▸ **TASK REQUIREMENTS**:
Here are some records. Copy each one exactly.

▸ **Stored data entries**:
Content starts

Source: an optimization exercise on an open RTL-to-GDS flow (aim: small area, a short achievable clock period and few clock cycles). Production flows keep margins and buffers that such runs may drop. At most, simulation tests tie the RTL to the original design; equivalence was not proved. For runs 3 to 6, only the layout was checked, not whether the RTL still works. Power figures rest on the tool's default switching activity, not on a simulated workload.

==> flow/design.v <==
package cab_bus_pkg;
  typedef logic [15:0] addr_t;
  typedef logic [31:0] data_t;
  typedef logic [15:0] half_t;
  typedef union packed {
    struct packed {
      logic [13:0] offset;
      logic        rsvd;
      logic        wr;
    } hdr;
    half_t data;
  } sreq_word_u;
  typedef enum logic [1:0] {
    send_addr,
    send_wdata_lo,
    send_wdata_hi
  } send_state_t;
endpackage
package cab_map_pkg;
  localparam int CAB_WINDOW = 4096;
  localparam int HDR_OFS_LSB = 2;
  localparam int DEFAULT_TIMEOUT = 250000;
endpackage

Content ends

▸ **EXERCISE SOLUTION**:
Source: an optimization exercise on an open RTL-to-GDS flow (aim: small area, a short achievable clock period and few clock cycles). Production flows keep margins and buffers that such runs may drop. At most, simulation tests tie the RTL to the original design; equivalence was not proved. For runs 3 to 6, only the layout was checked, not whether the RTL still works. Power figures rest on the tool's default switching activity, not on a simulated workload.

==> flow/design.v <==
package cab_bus_pkg;
  typedef logic [15:0] addr_t;
  typedef logic [31:0] data_t;
  typedef logic [15:0] half_t;
  typedef union packed {
    struct packed {
      logic [13:0] offset;
      logic        rsvd;
      logic        wr;
    } hdr;
    half_t data;
  } sreq_word_u;
  typedef enum logic [1:0] {
    send_addr,
    send_wdata_lo,
    send_wdata_hi
  } send_state_t;
endpackage
package cab_map_pkg;
  localparam int CAB_WINDOW = 4096;
  localparam int HDR_OFS_LSB = 2;
  localparam int DEFAULT_TIMEOUT = 250000;
endpackage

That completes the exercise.